We can place the blame for this on many different sources, the repressive marketplace at the time, particularly when it came to allowing authentic black voices to be heard; or the record labels who dreamed of a success that they envisioned could only happen with the sales and respectability that pop seemed to offer; or even the artists themselves who grew up seeing the few unquestioned stars from their background effectively neutered for the masses and thus felt that was their surest bet for similar acceptance. But what it comes down to really is the collective inability of all involved to separate today’s realities with tomorrow’s possibilities.



Nobody in the music world could envision something as radical as the transformation of the entire marketplace that would upend the traditional musical and social values that music in general had always embodied. The thought that the small segregated audience which supported rock music would become so large and economically powerful as to allow it to not only exist but thrive for the rest of the century was as hard to believe at the time as if you tried explaining to them computers and the internet.

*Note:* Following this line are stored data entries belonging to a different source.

File: src/rtl/wdt_sc_pkg.sv
package wdt_sc_pkg;

    localparam int KEY_W = 8;

    typedef enum logic [1:0] {
        ADDR_RELOAD = 2'd0,
        ADDR_CTRL   = 2'd1,
        ADDR_SEED   = 2'd2,
        ADDR_KEY    = 2'd3
    } wdt_addr_e;

    typedef struct packed {
        logic keyed;
        logic enable;
    } wdt_ctrl_t;

    typedef struct packed {
        logic key_fault;
        logic timeout;
    } wdt_cause_t;

    // One step of x^8 + x^6 + x^5 + x^4 + 1, shifting toward the MSB.
    function automatic logic [KEY_W-1:0] lfsr_step(input logic [KEY_W-1:0] s);
        logic fb;
        fb = s[7] ^ s[5] ^ s[4] ^ s[3];
        return {s[KEY_W-2:0], fb};
    endfunction

endpackage

File: src/rtl/wdt_sc_regs.sv
module wdt_sc_regs
    import wdt_sc_pkg::*;
#(
    parameter int CNT_W      = 16,
    parameter int RELOAD_RST = 16'hFFFF
) (
    input  logic                 clk_i,
    input  logic                 rst_i,
    input  logic                 wr_en_i,
    input  logic [1:0]           wr_addr_i,
    input  logic [CNT_W-1:0]     wr_data_i,
    output logic [CNT_W-1:0]     reload_o,
    output wdt_ctrl_t            ctrl_o,
    output logic                 start_o,
    output logic                 seed_we_o,
    output logic                 key_we_o,
    output logic                 plain_clear_o,
    output logic [KEY_W-1:0]     byte_o
);

    wdt_addr_e       addr;
    logic [CNT_W-1:0] reload_q;
    wdt_ctrl_t       ctrl_q;
    wdt_ctrl_t       ctrl_d;
    logic            ctrl_we;
    logic            clear_we;

    assign addr     = wdt_addr_e'(wr_addr_i);
    assign ctrl_we  = wr_en_i && (addr == ADDR_CTRL);
    assign clear_we = wr_en_i && (addr == ADDR_KEY) && ctrl_q.enable;
    assign ctrl_d   = '{keyed: wr_data_i[1], enable: wr_data_i[0]};

    always_ff @(posedge clk_i) begin
        if (rst_i) begin
            reload_q <= CNT_W'(RELOAD_RST);
            ctrl_q   <= '0;
        end else begin
            if (wr_en_i && addr == ADDR_RELOAD)
                reload_q <= wr_data_i;
            if (ctrl_we)
                ctrl_q <= ctrl_d;
        end
    end

    assign start_o       = ctrl_we && ctrl_d.enable && !ctrl_q.enable;
    assign seed_we_o     = wr_en_i && (addr == ADDR_SEED);
    assign key_we_o      = clear_we && ctrl_q.keyed;
    assign plain_clear_o = clear_we && !ctrl_q.keyed;
    assign byte_o        = wr_data_i[KEY_W-1:0];
    assign reload_o      = reload_q;
    assign ctrl_o        = ctrl_q;

    // a start strobe leaves the timer enabled
    assert_start_enables_R2: assert property (@(posedge clk_i) disable iff (rst_i)
        start_o |=> ctrl_o.enable);

endmodule

File: src/rtl/wdt_sc_keygen.sv
module wdt_sc_keygen
    import wdt_sc_pkg::*;
#(
    parameter logic [KEY_W-1:0] SEED_RST = 8'h01
) (
    input  logic             clk_i,
    input  logic             rst_i,
    input  logic             seed_we_i,
    input  logic             key_we_i,
    input  logic [KEY_W-1:0] byte_i,
    output logic             key_ok_o,
    output logic             key_fault_o
);

    logic [KEY_W-1:0] state_q;
    logic [KEY_W-1:0] expect_key;
    logic             seed_zero;
    logic             key_match;

    assign expect_key  = lfsr_step(state_q);
    assign seed_zero   = seed_we_i && (byte_i == '0);
    assign key_match   = (byte_i == expect_key);
    assign key_ok_o    = key_we_i && key_match;
    assign key_fault_o = seed_zero || (key_we_i && !key_match);

    always_ff @(posedge clk_i) begin
        if (rst_i)
            state_q <= SEED_RST;
        else if (seed_we_i && !seed_zero)
            state_q <= byte_i;
        else if (key_ok_o)
            state_q <= expect_key;
    end

    // the state never takes the lock-up value
    assert_state_nonzero_R8: assert property (@(posedge clk_i) disable iff (rst_i)
        state_q != '0);

    // an accepted key advances exactly one step
    assert_key_advances_R6: assert property (@(posedge clk_i) disable iff (rst_i)
        key_ok_o && !seed_we_i |=> state_q == lfsr_step($past(state_q)));

    // a rejected key leaves the state alone
    assert_reject_holds_R7: assert property (@(posedge clk_i) disable iff (rst_i)
        key_we_i && !key_ok_o |=> $stable(state_q));

endmodule

File: src/rtl/wdt_sc_counter.sv
module wdt_sc_counter #(
    parameter int CNT_W = 16
) (
    input  logic             clk_i,
    input  logic             rst_i,
    input  logic             en_i,
    input  logic             load_i,
    input  logic [CNT_W-1:0] reload_i,
    output logic [CNT_W-1:0] count_o,
    output logic             timeout_o
);

    logic [CNT_W-1:0] count_q;
    logic             at_zero;

    assign at_zero   = (count_q == '0);
    assign timeout_o = en_i && at_zero && !load_i;

    always_ff @(posedge clk_i) begin
        if (rst_i)
            count_q <= '0;
        else if (load_i || timeout_o)
            count_q <= reload_i;
        else if (en_i)
            count_q <= count_q - 1'b1;
    end

    assign count_o = count_q;

    // disabled counter without a load holds
    assert_hold_when_off_R9: assert property (@(posedge clk_i) disable iff (rst_i)
        !en_i && !load_i |=> $stable(count_q));

    // enabled nonzero counter steps down by one
    assert_step_down_R2: assert property (@(posedge clk_i) disable iff (rst_i)
        en_i && !load_i && !at_zero |=> count_q == $past(count_q) - 1'b1);

    // expiry reloads the count
    assert_expiry_reload_R3: assert property (@(posedge clk_i) disable iff (rst_i)
        timeout_o |=> count_q == $past(reload_i));

endmodule

File: src/rtl/wdt_secure_clear.sv
module wdt_secure_clear
    import wdt_sc_pkg::*;
#(
    parameter int               CNT_W      = 16,
    parameter int               RELOAD_RST = 16'hFFFF,
    parameter logic [KEY_W-1:0] SEED_RST   = 8'h01
) (
    input  logic             clk_i,
    input  logic             rst_i,
    input  logic             wr_en_i,
    input  logic [1:0]       wr_addr_i,
    input  logic [CNT_W-1:0] wr_data_i,
    output logic             rst_req_o,
    output logic [1:0]       cause_o,
    output logic [CNT_W-1:0] count_o
);

    logic [CNT_W-1:0] reload;
    wdt_ctrl_t        ctrl;
    logic             start, seed_we, key_we, plain_clear;
    logic [KEY_W-1:0] wbyte;
    logic             key_ok, key_fault;
    logic             timeout;
    logic             load;
    logic             req_q;
    wdt_cause_t       cause_q;

    wdt_sc_regs #(.CNT_W(CNT_W), .RELOAD_RST(RELOAD_RST)) u_regs (
        .clk_i        (clk_i),
        .rst_i        (rst_i),
        .wr_en_i      (wr_en_i),
        .wr_addr_i    (wr_addr_i),
        .wr_data_i    (wr_data_i),
        .reload_o     (reload),
        .ctrl_o       (ctrl),
        .start_o      (start),
        .seed_we_o    (seed_we),
        .key_we_o     (key_we),
        .plain_clear_o(plain_clear),
        .byte_o       (wbyte)
    );

    wdt_sc_keygen #(.SEED_RST(SEED_RST)) u_keygen (
        .clk_i      (clk_i),
        .rst_i      (rst_i),
        .seed_we_i  (seed_we),
        .key_we_i   (key_we),
        .byte_i     (wbyte),
        .key_ok_o   (key_ok),
        .key_fault_o(key_fault)
    );

    assign load = start || plain_clear || key_ok;

    wdt_sc_counter #(.CNT_W(CNT_W)) u_counter (
        .clk_i    (clk_i),
        .rst_i    (rst_i),
        .en_i     (ctrl.enable),
        .load_i   (load),
        .reload_i (reload),
        .count_o  (count_o),
        .timeout_o(timeout)
    );

    always_ff @(posedge clk_i) begin
        if (rst_i) begin
            req_q   <= 1'b0;
            cause_q <= '0;
        end else begin
            req_q             <= (timeout || key_fault) && !req_q;
            cause_q.timeout   <= cause_q.timeout   || timeout;
            cause_q.key_fault <= cause_q.key_fault || key_fault;
        end
    end

    assign rst_req_o = req_q;
    assign cause_o   = cause_q;

    // request is a single-cycle pulse
    assert_single_pulse_R4: assert property (@(posedge clk_i) disable iff (rst_i)
        rst_req_o |=> !rst_req_o);

    // a key fault with no pulse in flight produces a request
    assert_fault_requests_R7: assert property (@(posedge clk_i) disable iff (rst_i)
        key_fault && !rst_req_o |=> rst_req_o);

    // cause bits never clear on their own
    assert_timeout_sticky_R10: assert property (@(posedge clk_i) disable iff (rst_i)
        cause_o[0] |=> cause_o[0]);
    assert_fault_sticky_R10: assert property (@(posedge clk_i) disable iff (rst_i)
        cause_o[1] |=> cause_o[1]);

endmodule

File: config.mk
export PLATFORM = sky130hd
export DESIGN_NAME = wdt_secure_clear
export DESIGN_NICKNAME = d
export VERILOG_FILES = /design/src/rtl/wdt_sc_pkg.sv /design/src/rtl/wdt_sc_regs.sv /design/src/rtl/wdt_sc_keygen.sv /design/src/rtl/wdt_sc_counter.sv /design/src/rtl/wdt_secure_clear.sv
export SDC_FILE = /design/constraint.sdc
export NUM_CORES = 1
export LEC_CHECK = 0
export BUFFER_PORTS_ARGS = -buffer_cell sky130_fd_sc_hd__buf_2
export CAP_MARGIN = 20
export CORE_MARGIN = 1.5
export CORE_UTILIZATION = 40
export CTS_CLUSTER_DIAMETER = 40
export CTS_CLUSTER_SIZE = 16
export DETAILED_ROUTE_END_ITERATION = 6
export GPL_TIMING_DRIVEN = 0
export SLEW_MARGIN = 15
export SYNTH_ARGS = -nofsm -noshare
export SYNTH_HDL_FRONTEND = slang
export SYNTH_SLANG_ARGS = --single-unit
export TNS_END_PERCENT = 50
File: constraint.sdc
create_clock -name clk_i -period 1.8 [get_ports clk_i]
set_input_delay 0.27 -clock clk_i [delete_from_list [all_inputs] [get_ports clk_i]]
set_output_delay 0.27 -clock clk_i [all_outputs]
set_load 0.02 [all_outputs]
---- After elaboration in Yosys (flattened, before gate mapping) ----
Cells that the tools add are included.
cells by class
  mux-type cells .......................... 4
  bitwise logic cells ..................... 3
  add/subtract/negate cells ............... 1
  equal/unequal tests ..................... 4
  reductions and logical operators ........ 34
operators by type and width
  operator               count
  $mux 16                2
  $logic_and 1x1->1      16
  $logic_not 16->1       1
  $mux 8                 2
  $sub 16x1->16 const B  1
  $eq 8x8->1             1
  $logic_not 8->1        1
  $logic_or 1x1->1       7
  $logic_not 1->1        6
  $eq 2x2->1 const B     2
  $reduce_bool 2->1      2
  $xor 1x1->1            3
  $eq 2x1->1 const B     1
  $logic_not 2->1        1
storage, ports and cells
  flip-flop bits (word level) ............. 45
  word-level logic and storage cells ...... 54
  bits of input ports ..................... 21
  output and inout bits ................... 19

---- Longest topological paths before layout ----
Gate-level depths: netlist of run 1.
  word-level depth ........................ 10
  gate-level depth with buffers ........... 7
  gate-level depth less buffers ........... 7

---- Cells and area by module ----
From an unflattened synthesis of run 1, not the netlist that was laid out.
unflattened totals
  cells, all modules ...................... 287
  area, all modules ....................... 2651.3 um^2
modules (own cells, without submodules)
  module            area each (um^2)  cells an instance  sequential area each (um^2)  instances
  wdt_sc_counter    1016.0            104                320.3                        1
  wdt_sc_regs       852.1             95                 360.3                        1
  wdt_sc_keygen     693.2             78                 160.2                        1
  wdt_secure_clear  90.1              10                 60.1                         1

---- Worst setup path before layout of run 1 ----
OpenSTA, ideal clock, no wires.
  path type ............................... register to register
  from .................................... reg u_counter.count_q[7], in the netlist u_counter.count_o[7]
  to ...................................... reg u_counter.count_q[0], in the netlist u_counter.count_o[0]
  path buffers ............................ 1
  stages on the path, launching flop included .. 7
  required time ........................... 1662 ps
  setup time .............................. 138 ps
  arrival ................................. 1922 ps
  clock period less this slack ............ 2060 ps
  slack ................................... -260 ps
  cell sequence ........................... dfxtp_1 or4_1 nand4b_1 o22a_1 clkbuf_1 a21oi_1 a211oi_1
on the way
  cells in the longest elaborated chain, start to end .. 5
  elaborated cells between the ends (all ways) .. 6
  those cells by class .................... mux (1); reduce/logical (5)
ends and longest elaborated chain
  what                                          RTL line              source
  start, declared                               wdt_sc_counter.sv:13  logic [CNT_W-1:0] count_q;
  start signal, assigned                        wdt_sc_counter.sv:23  count_q <= reload_i;
  start signal, assigned                        wdt_sc_counter.sv:25  count_q <= count_q - 1'b1;
  $logic_not 16->1 *                            wdt_sc_counter.sv:16  assign at_zero = (count_q == '0);
  $logic_and 1x1->1 * (2 in a row)              wdt_sc_counter.sv:17  assign timeout_o = en_i && at_zero && !load_i;
  $logic_or 1x1->1 *                            wdt_sc_counter.sv:22  else if (load_i || timeout_o)
  $mux 16 or $reduce_bool 2->1 (tied branches)  n/a
Mark *: on every way between the ends. The rest lies on a longest branch, timed or not.
A chain may end at the register's enable or synchronous reset.

---- Final worst setup path of run 1 ----
  from .................................... reg u_counter.count_q[7], in the netlist u_counter.count_o[7]
  to ...................................... reg u_counter.count_q[2], in the netlist u_counter.count_o[2]
The elaborated chain is that of the path after synthesis.

==> qor.txt, run 1 <==
CTS Buffer Depth: 2
crit start category: flop
Worst Path Arrival: 2.22 ns
area delta synth->final: 35.4%
via/cell ratio: 5.25
Fmax: 486 MHz
setup TNS: -4.69 ns
Post-Route WL: 6.08 mm
RePlAce Congestion: 0.868
number of synthesized flops with an enable pin: 0
final core utilization: 56.1%
initial antenna violation count: 0
initial core utilization: 41.4%
Setup violations, final: 26
Global Route Usage Sum: 20.3%
H-tree depth: 2
Worst-Margin Slew: 0.864 ns
ys flop type: dfxtp_1
Mapped Nets: 271
Boundary Pins: 40
Final min period: 2.06 ns
unrepaired setup endpoints after global routing: yes
Crit Path Max Fanout: 6
Final Non-Filler Cells: 381
# port buffers: 38
area of the multi-input gates: 0.00152 mm2
relative slew slack: 42.4%
clk_lat worst skew: 0.30 ns
largest cells by area after synthesis: dfxtp_1, mux2i_1, xnor2_1, a21oi_1, a211oi_1
DRC errors left: 0
status: finished with violations
DP HPWL: 4.08 mm
post-route ant nets: 0
failing checks: setup timing
Ys Warns: 0
top-area cell type share of the netlist area: 39.5%
Worst Path Required: 1.96 ns
die width: 78.5 um
worst min-delay path category: in -> reg
vias in the first global route: 1935
# hold bufs at CTS: 0
register area: 918 um2
Syn Area/Cell: 9.20 um2
asr flop ratio synth: 0%
Iter 0 DRT Violations: 74
Die Span Y: 78.5 um
Vias: 2001
Synth cell types: 42
Die ar.: 0.00617 mm2
Hold Violations, Final: 0
CTS Buf Count: 5
Core Region: 0.00551 mm2
dpl cells: 358
Synth Cell Area: 0.00228 mm2
first-pass detailed-route iteration total: 4
pwr/cell area: 829 mW/mm2
first-pass GRT wire length: 9.63 mm
grt ovf: 0
Setup WS post-layout: -0.258 ns
sequential fraction of the synthesis area: 39.5%
clock tree from TritonCTS: yes
synthesized instance count: 248
area leader, netlist: dfxtp_1
post-synthesis register bit count: 45
Worst Skew: 0.0111 ns
crit path kind: reg -> reg
Max rail drop VDD: 0.571 mV
# Max-Cap Violations: 0
WL per Instance: 16.0 um
static leakage: 1.14 nW
# fillers: 518
hold slack: 0.181 ns
NumNets Final: 331
Overall Power: 0.00256 W
ANT cells: 0
layout cells sized above 1: 37.2%
max-slew violations: 0
CP endpoint kind: flop
largest net degree at the start of global routing: 16
CTS root buf: clkbuf_8
Clk pin slew, worst setup/hold paths: 0.09 ns
Final period util: 114%
# rows: 27
# clock sinks: 45
[report_power, final]
group          total [W]  leakage (nW)  internal [W]  switching (W)
registers        0.00111         0.371       0.00105      0.0000606
clock network   0.000936        0.0687      0.000559       0.000377
logic           0.000513         0.695      0.000236       0.000277
total            0.00256          1.14       0.00185       0.000714
[placed cells by master (no fill, tap or decap), types with 3 or more instances in the layout]
master	instances
mux2i_1	21
nand3_1	5
buf_2	39
nand2_1	25
a211oi_1	3
o21ai_0	4
clkbuf_8	5
a21oi_4	3
or4_1	3
a21oi_2	9
buf_6	4
xnor2_1	16
nor2_1	15
xor2_1	6
clkbuf_1	6
dfxtp_1	39
nor3_1	10
buf_4	10
nand4_1	4
dfxtp_4	4
a21oi_1	13
a211oi_2	15
[synthesized netlist by cell type (2+ instances only)]
library cell / n
a211oi_1: 13
a211oi_2: 5
a21oi_1: 25
a311oi_1: 2
and4_1: 2
clkbuf_1: 11
dfxtp_1: 45
ha_1: 2
inv_1: 2
mux2i_1: 22
nand2_1: 25
nand3_1: 5
nand4_1: 4
nor2_1: 17
nor3_1: 10
nor3b_1: 2
nor4_1: 3
o21ai_0: 5
or4_1: 4
xnor2_1: 17
xor2_1: 6
[per-layer routing]
metal	part of all wire, %	vias to the layer above	track usage [%]	wire, um
li1	-	1016	-	-
met1	46	940	25.8	2820
met2	50	38	34.9	3040
met3	2.5	7	3.84	151
met4	1.2	0	5.18	72
met5	0	-	0	0
[critical path: stages (launching register included)]
cell and delay (ns):
dfxtp_4 0.35, or4_4 0.56, nand4b_1 0.31, o22a_4 0.35, buf_8 0.16, a21oi_2 0.13
a211oi_2 0.06
[final cells by class]
cell class / instances / share of cell area [%]
clock buffers: 5 / 2.23
plain buffers: 13 / 2.51
multi-input cells: 187 / 49.2
flip-flops and latches: 45 / 29.7
repair buffers: 53 / 10.8
well taps: 72 / 2.92
clock inverters: 3 / 2.23
inverters: 3 / 0.365
[stage by stage]
step | worst slack, ns | cell area [um2]
finish | -0.258 | 3090
detailed placement | -0.447 | 2630
floorplan | -0.143 | 2350
CTS | -0.255 | 2960
global route | -0.346 | 3090
global placement | -0.438 | 2630
[cells by family after synthesis]
logic type | synth area share [%]
compound gates | 16.6
xor+xnor | 11.8
fa+ha+maj | 1.10
buf+inv | 2.69
flops | 39.5
mux | 9.65
simple gates | 18.7
[state kept, by name, summed over array words and instances (netlist names)]
register	flops
u_regs.reload_o	16
u_keygen.state_q	8
u_regs.ctrl_o	2
u_counter.count_o	16
rst_req_o	1
cause_o	2
[worst paths after layout]
check / startpoint / endpoint / slack (ns) / cells past startpoint
max: u_counter.count_o[7] / u_counter.count_o[2] / -0.26 / 6
min: wr_data_i[12] / u_regs.reload_o[12] / 0.18 / 3
max reg2reg: u_counter.count_o[7] / u_counter.count_o[2] / -0.26 / 6
min reg2reg: rst_req_o / rst_req_o / 0.42 / 1
[repair_timing]
| action | in CTS | in global routing |
|---|---|---|
| endpoints found under the setup margin | 36 | 27 |
| hold endpoints to repair | 0 | 0 |
| gates cloned | 2 | 0 |
| resized for setup | 28 | 24 |
| setup buffers | 9 | 4 |
| pin swaps | 16 | 6 |
Power figures use the tool's default switching activity.
==> inputs of run 2 (changes only) <==
Settings changed: PLACE_DENSITY from default to 0.61.
==> run 2 against run 1 <==
The flow still finishes with violations (setup timing); hold slack lost 0.0077 ns; register-to-register slack got worse by 0.03 ns; final area fell by 6.3%; sequential share of layout area up 1.9 points; clock power fell by 32%; critical path depth is the same; die area unchanged; global-route usage is 1.3 points lower; first-iteration DRC count up 11%; via count decreased by 0.35%; sequential power barely moved; combinational power decreased by 3.9%; largest power group unchanged.
==> qor.txt, run 2 (synthesized netlist as in run 1, its figures left out) <==
# Max-Cap Violations: 0
max-slew violations: 0
Die Span Y: 78.5 um
crit path kind: reg -> reg
Worst Skew: 0.0133 ns
Iter 0 DRT Violations: 82
Crit Path Max Fanout: 6
status: finished with violations
vias in the first global route: 1893
switch share: 30.7%
Vias: 1994
die width: 78.5 um
post-route ant nets: 0
setup TNS: -4.84 ns
Setup WS post-layout: -0.287 ns
static leakage: 1.06 nW
worst min-delay path category: in -> reg
largest net degree at the start of global routing: 15
grt ovf: 0
# clock sinks: 45
crit start category: flop
Core Region: 0.00551 mm2
initial antenna violation count: 0
Setup violations, final: 24
WL per Instance: 14.9 um
Switching Power: 0.000688 W
commonest non-fill, non-tap cells in the layout: dfxtp_1, buf_2, nand2_1
unrepaired setup endpoints after global routing: yes
clk_lat worst skew: 0.31 ns
Clk pin slew, worst setup/hold paths: 0.09 ns
pwr/cell area: 774 mW/mm2
relative slew slack: 55.2%
CP endpoint kind: flop
CTS root buf: clkbuf_8
Boundary Pins: 40
clock network fraction of total power: 28.4%
Fmax: 479 MHz
Global Route Usage Sum: 19.0%
layout cells sized above 1: 33.3%
CTS Buffer Depth: 2
Max rail drop VDD: 0.524 mV
DRC errors left: 0
area delta synth->final: 26.8%
failing checks: setup timing
via/cell ratio: 5.32
Gate power share: 22.0%
Final min period: 2.09 ns
Final period util: 116%
initial core utilization: 41.4%
first-pass GRT wire length: 9.21 mm
Cell Int Power: 0.00155 W
ANT cells: 0
Worst Path Arrival: 2.24 ns
# port buffers: 38
hold slack: 0.173 ns
# rows: 27
commonest non-fill, non-tap cell in the layout: dfxtp_1
CTS Buf Count: 5
DP HPWL: 4.12 mm
NumNets Final: 325
Die ar.: 0.00617 mm2
RePlAce Congestion: 0.777
Hold Violations, Final: 0
sequential power share: 49.6%
Worst Path Required: 1.95 ns
Worst-Margin Slew: 0.671 ns
H-tree depth: 2
Post-Route WL: 5.59 mm
clock tree from TritonCTS: yes
first-pass detailed-route iteration total: 4
[run 2: what timing repair did]
action,CTS,global route
pin swaps,5,9
hold buffers,0,0
buffers inserted,5,3
gates resized for setup,11,24
setup endpoints to repair,26,36
cloned,1,0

In that way I suppose you can’t blame any of them for being reluctant to completely turn their backs on yesterday’s beliefs and so records like this, while pointing the way to the future, are still bound to the past in ways that undercut it just enough to leave us – those from the future who know the eventual outcome – slightly unfulfilled and wanting just a little bit more.


(Visit the Artist page of The Ravens for the complete archive of their records reviewed to date)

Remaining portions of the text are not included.